The claim, the Court held, does not "involve the administration of an estate, the probate of a will, or any purely probate matter," and there is no sound policy reason to apply the exception broadly enough to encompass it. State courts possess "no special proficiency" in handling a matter that courts of general jurisdiction routinely hear.
What Happens Now? The Two Issues That Will Determine the Ultimate Winner
The Supreme Court's technical disposition of the case was to send the case back (in legal terms, remand it) to the federal appeals court - the U.S. Court of Appeals for the Ninth Circuit -- for "proceedings consistent with this opinion."
On remand, two issues will determine whether Anna Nicole sees any money from her late husband's estate:
First, the court must determine whether the federal bankruptcy court that first ruled in her favor had jurisdiction to issue a final judgment on her claim of tortious interference in particular.
This issue may sound confusing: Didn't the Supreme Court already say that the federal bankruptcy court did have jurisdiction - and had to exercise it? No, not exactly.
The Supreme Court said two things: It said that federal courts must exercise jurisdiction if - and to the extent that -- they have it. And it said that it rejected the argument that the bankruptcy court lacked jurisdiction because of the probate exception. But, it did not rule on the argument that the federal bankruptcy court lacked the authority to issue a final judgment on her state law tort claim.
So does the federal bankruptcy court have jurisdiction over the tortuous interference claim, or not? The answer will turn on whether the court views Anna Nicole's state law tort claim as a "core" or "non-core" proceeding with respect to her filing for bankruptcy. If it's a "core" claim, the bankruptcy court had the authority to issue a final judgment. But, if it's a "non-core" claim, she's in trouble - for the bankruptcy court had the authority only to enter "proposed" findings, rather than a final judgment, with respect to non-core claims. (The district court took this view and thus undertook a completely independent review of the claim before affirming and lowering the damages award.) Which court issued the "final" ruling is important to the question of timing, and timing may be everything.)

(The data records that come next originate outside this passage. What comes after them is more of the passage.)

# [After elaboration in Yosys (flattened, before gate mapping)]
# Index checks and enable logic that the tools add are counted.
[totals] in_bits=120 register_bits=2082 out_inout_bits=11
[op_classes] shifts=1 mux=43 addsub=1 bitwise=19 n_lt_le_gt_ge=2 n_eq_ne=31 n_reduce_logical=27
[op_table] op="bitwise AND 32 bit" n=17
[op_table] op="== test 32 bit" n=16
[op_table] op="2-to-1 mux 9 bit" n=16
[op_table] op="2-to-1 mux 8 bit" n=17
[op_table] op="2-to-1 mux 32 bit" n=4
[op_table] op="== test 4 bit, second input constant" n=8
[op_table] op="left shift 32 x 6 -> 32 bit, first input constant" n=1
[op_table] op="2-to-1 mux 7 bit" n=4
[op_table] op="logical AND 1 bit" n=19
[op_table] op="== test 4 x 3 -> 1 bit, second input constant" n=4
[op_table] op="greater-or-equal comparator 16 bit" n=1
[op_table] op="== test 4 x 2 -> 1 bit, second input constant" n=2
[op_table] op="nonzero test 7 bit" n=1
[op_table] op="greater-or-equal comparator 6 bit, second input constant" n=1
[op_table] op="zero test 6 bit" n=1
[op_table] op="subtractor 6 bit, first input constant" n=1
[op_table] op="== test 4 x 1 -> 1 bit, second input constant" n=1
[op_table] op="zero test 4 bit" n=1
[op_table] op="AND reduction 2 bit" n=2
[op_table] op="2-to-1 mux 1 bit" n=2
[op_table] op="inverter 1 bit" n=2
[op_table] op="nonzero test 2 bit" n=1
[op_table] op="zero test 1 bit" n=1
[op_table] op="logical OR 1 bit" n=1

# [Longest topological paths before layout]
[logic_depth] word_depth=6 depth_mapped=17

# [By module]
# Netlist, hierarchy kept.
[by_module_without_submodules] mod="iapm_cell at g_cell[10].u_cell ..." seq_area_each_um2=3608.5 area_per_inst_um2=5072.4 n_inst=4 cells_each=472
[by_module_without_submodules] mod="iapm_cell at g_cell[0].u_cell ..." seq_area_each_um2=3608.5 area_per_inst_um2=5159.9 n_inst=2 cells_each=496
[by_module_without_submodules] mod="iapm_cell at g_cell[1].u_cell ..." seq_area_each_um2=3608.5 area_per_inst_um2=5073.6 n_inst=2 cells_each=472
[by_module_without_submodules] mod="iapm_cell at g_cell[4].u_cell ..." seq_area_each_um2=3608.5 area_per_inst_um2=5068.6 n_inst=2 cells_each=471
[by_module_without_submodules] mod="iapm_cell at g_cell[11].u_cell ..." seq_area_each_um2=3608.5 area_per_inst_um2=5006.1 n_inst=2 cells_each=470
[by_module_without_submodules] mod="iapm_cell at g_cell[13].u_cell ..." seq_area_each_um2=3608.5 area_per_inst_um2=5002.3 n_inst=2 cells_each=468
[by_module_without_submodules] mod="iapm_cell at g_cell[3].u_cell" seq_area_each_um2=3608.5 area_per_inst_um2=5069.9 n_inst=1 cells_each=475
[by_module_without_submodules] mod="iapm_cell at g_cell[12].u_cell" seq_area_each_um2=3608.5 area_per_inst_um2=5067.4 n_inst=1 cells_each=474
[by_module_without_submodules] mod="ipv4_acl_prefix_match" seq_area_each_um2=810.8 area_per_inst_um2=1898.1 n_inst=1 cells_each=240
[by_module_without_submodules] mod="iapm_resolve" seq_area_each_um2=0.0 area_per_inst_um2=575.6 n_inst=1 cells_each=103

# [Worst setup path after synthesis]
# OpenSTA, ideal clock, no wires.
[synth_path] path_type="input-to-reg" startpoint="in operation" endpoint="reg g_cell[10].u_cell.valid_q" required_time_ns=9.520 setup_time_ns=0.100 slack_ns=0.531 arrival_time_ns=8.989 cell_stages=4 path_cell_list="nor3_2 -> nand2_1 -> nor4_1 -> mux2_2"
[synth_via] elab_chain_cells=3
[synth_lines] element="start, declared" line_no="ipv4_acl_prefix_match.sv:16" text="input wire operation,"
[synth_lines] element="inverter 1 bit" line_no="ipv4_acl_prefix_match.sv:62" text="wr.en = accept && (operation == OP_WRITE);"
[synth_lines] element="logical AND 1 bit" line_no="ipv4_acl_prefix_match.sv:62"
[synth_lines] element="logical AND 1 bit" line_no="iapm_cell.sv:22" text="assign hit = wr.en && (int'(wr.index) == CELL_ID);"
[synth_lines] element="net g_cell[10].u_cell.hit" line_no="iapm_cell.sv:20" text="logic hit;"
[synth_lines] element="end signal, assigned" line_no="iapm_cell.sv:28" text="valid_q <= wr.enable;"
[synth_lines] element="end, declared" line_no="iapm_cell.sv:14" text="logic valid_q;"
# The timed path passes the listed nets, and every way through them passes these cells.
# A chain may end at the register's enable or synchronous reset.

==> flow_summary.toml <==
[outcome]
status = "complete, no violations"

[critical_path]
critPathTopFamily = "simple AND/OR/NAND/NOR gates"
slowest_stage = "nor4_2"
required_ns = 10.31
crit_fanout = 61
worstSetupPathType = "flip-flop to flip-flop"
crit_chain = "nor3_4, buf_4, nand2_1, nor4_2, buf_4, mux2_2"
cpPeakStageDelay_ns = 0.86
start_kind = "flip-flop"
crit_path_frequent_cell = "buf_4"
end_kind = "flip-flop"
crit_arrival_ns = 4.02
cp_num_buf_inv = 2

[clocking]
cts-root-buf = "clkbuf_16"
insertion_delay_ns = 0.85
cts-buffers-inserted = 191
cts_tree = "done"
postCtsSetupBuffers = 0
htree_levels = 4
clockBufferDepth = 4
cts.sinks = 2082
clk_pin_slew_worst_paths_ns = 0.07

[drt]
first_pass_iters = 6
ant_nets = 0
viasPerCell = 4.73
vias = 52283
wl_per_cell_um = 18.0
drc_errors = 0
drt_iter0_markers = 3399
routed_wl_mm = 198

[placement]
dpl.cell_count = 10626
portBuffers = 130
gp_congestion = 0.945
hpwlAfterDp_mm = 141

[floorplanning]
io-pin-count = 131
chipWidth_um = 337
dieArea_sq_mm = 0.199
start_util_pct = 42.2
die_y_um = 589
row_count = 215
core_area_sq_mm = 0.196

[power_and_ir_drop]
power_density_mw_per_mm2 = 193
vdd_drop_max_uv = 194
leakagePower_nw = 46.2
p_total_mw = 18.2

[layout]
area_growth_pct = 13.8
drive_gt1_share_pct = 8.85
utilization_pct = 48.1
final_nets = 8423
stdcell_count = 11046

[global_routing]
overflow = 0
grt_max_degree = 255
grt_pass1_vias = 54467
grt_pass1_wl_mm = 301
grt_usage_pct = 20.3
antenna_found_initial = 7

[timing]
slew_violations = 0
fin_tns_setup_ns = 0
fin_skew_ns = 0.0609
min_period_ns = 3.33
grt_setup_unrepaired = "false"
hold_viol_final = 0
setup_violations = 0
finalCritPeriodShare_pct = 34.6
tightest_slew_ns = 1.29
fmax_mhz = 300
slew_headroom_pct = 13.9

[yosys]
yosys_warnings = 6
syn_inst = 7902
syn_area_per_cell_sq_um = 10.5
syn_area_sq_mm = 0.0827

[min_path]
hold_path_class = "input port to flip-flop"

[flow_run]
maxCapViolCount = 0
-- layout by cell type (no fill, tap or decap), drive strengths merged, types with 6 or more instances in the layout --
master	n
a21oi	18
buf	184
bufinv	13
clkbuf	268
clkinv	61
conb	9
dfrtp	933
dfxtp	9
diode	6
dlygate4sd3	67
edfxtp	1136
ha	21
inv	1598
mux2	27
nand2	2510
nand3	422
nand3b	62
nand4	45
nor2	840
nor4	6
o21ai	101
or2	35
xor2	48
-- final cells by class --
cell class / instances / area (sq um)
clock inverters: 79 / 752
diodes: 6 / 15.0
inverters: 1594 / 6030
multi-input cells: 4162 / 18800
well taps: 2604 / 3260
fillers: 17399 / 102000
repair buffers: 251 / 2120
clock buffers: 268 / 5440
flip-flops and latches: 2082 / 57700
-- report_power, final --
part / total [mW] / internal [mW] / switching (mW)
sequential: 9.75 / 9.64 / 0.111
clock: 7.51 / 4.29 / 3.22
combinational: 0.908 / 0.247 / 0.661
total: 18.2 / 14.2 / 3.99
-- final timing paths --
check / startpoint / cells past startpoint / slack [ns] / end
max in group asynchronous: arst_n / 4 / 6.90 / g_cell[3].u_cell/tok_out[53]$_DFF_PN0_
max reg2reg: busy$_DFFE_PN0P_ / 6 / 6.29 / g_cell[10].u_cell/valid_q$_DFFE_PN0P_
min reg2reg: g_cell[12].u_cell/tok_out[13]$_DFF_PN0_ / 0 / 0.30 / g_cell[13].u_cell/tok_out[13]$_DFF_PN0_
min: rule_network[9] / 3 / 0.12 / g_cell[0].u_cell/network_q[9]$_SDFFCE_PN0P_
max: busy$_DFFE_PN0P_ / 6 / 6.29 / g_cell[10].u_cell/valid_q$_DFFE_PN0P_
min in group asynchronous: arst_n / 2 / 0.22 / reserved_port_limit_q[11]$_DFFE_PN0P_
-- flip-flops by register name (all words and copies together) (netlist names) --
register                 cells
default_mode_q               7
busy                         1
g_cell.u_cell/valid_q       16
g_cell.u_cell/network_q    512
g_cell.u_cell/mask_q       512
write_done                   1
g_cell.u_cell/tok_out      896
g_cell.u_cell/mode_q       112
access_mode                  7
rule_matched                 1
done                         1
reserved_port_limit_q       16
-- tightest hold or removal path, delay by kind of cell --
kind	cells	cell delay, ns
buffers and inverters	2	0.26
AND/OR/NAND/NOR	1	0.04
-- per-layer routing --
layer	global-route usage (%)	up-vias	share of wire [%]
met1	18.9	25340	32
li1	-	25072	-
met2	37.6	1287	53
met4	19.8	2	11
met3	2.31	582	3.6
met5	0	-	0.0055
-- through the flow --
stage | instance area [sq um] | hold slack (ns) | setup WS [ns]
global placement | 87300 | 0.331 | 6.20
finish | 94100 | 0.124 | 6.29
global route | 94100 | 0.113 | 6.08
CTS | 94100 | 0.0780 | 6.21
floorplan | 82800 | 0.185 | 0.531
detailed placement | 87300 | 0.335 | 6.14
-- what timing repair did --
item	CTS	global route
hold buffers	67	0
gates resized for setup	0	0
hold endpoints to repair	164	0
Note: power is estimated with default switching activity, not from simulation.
**config.mk**
```make
export PLATFORM = sky130hd
export DESIGN_NAME = rgb_to_hsl_converter_unit
export DESIGN_NICKNAME = d
export VERILOG_FILES = /design/src/sv/rhc_pkg.sv /design/src/sv/rhc_prep.sv /design/src/sv/rhc_div_cell.sv /design/src/sv/rhc_round.sv /design/src/sv/rgb_to_hsl_converter_unit.sv
export SDC_FILE = /design/constraint.sdc
export NUM_CORES = 2
export LEC_CHECK = 0
export BUFFER_PORTS_ARGS = -buffer_cell sky130_fd_sc_hd__clkbuf_2
export CAP_MARGIN = 15
export CORE_MARGIN = 1.5
export CORE_UTILIZATION = 40
export DETAILED_ROUTE_END_ITERATION = 16
export SYNTH_ARGS = -nofsm -noshare
export SYNTH_HDL_FRONTEND = slang
export SYNTH_SLANG_ARGS = --single-unit
export TNS_END_PERCENT = 5
```
**constraint.sdc**
```tcl
create_clock -name clk -period 8.6 [get_ports clk]
set_input_delay 0.86 -clock clk [delete_from_list [all_inputs] [get_ports clk]]
set_output_delay 0.86 -clock clk [all_outputs]
set_load 0.05 [all_outputs]
```
--- config.mk ---
export PLATFORM = sky130hd
export DESIGN_NAME = adc_offset_calibrate_scale
export DESIGN_NICKNAME = d
export VERILOG_FILES = /design/src/acs_pkg.sv /design/src/acs_cfg.sv /design/src/acs_lane.sv /design/src/adc_offset_calibrate_scale.sv
export SDC_FILE = /design/constraint.sdc
export NUM_CORES = 2
export LEC_CHECK = 0
export ABC_AREA = 1
export BUFFER_PORTS_ARGS = -buffer_cell sky130_fd_sc_hd__buf_2
export CELL_PAD_IN_SITES_DETAIL_PLACEMENT = 0
export CELL_PAD_IN_SITES_GLOBAL_PLACEMENT = 1
export CORE_MARGIN = 3
export CORE_UTILIZATION = 30
export DETAILED_ROUTE_END_ITERATION = 6
export HOLD_SLACK_MARGIN = 0.15
export PLACE_DENSITY = 0.58
export SLEW_MARGIN = 15
export SYNTH_ARGS = -nofsm -noshare
export SYNTH_HDL_FRONTEND = slang
export SYNTH_SLANG_ARGS = --single-unit
export TNS_END_PERCENT = 30
--- constraint.sdc ---
create_clock -name clk_i -period 25.8 [get_ports clk_i]
set_input_delay 0 -clock clk_i [delete_from_list [all_inputs] [get_ports clk_i]]
set_output_delay 0 -clock clk_i [all_outputs]
set_load 0.01 [all_outputs]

The second issue the Ninth Circuit will tackle on remand is the determination of which ruling is binding - the jury verdict from the will contest proceeding in Texas state court, or the ruling of the federal court?
The relevant legal principle here is "issue preclusion" - the doctrine that parties are precluded from relitigating the same issues in multiple or successive courts to try to get a different result than they originally received. Based on preclusion principles, the first judgment will likely be given effect over the second.
Only one ruling can be given effect and which one will survive is the $88 million dollar question. With so much at stake - and no clear winner on remand -- the parties are foolish to continue this fight.
If spite and revenge could be set aside, surely they could find an agreeable amount for which to settle. But since spite and revenge have fueled the litigation for over a decade, they may continue to do so - even though massive attorneys' fees may make victory Pyrrhic even for the winning side.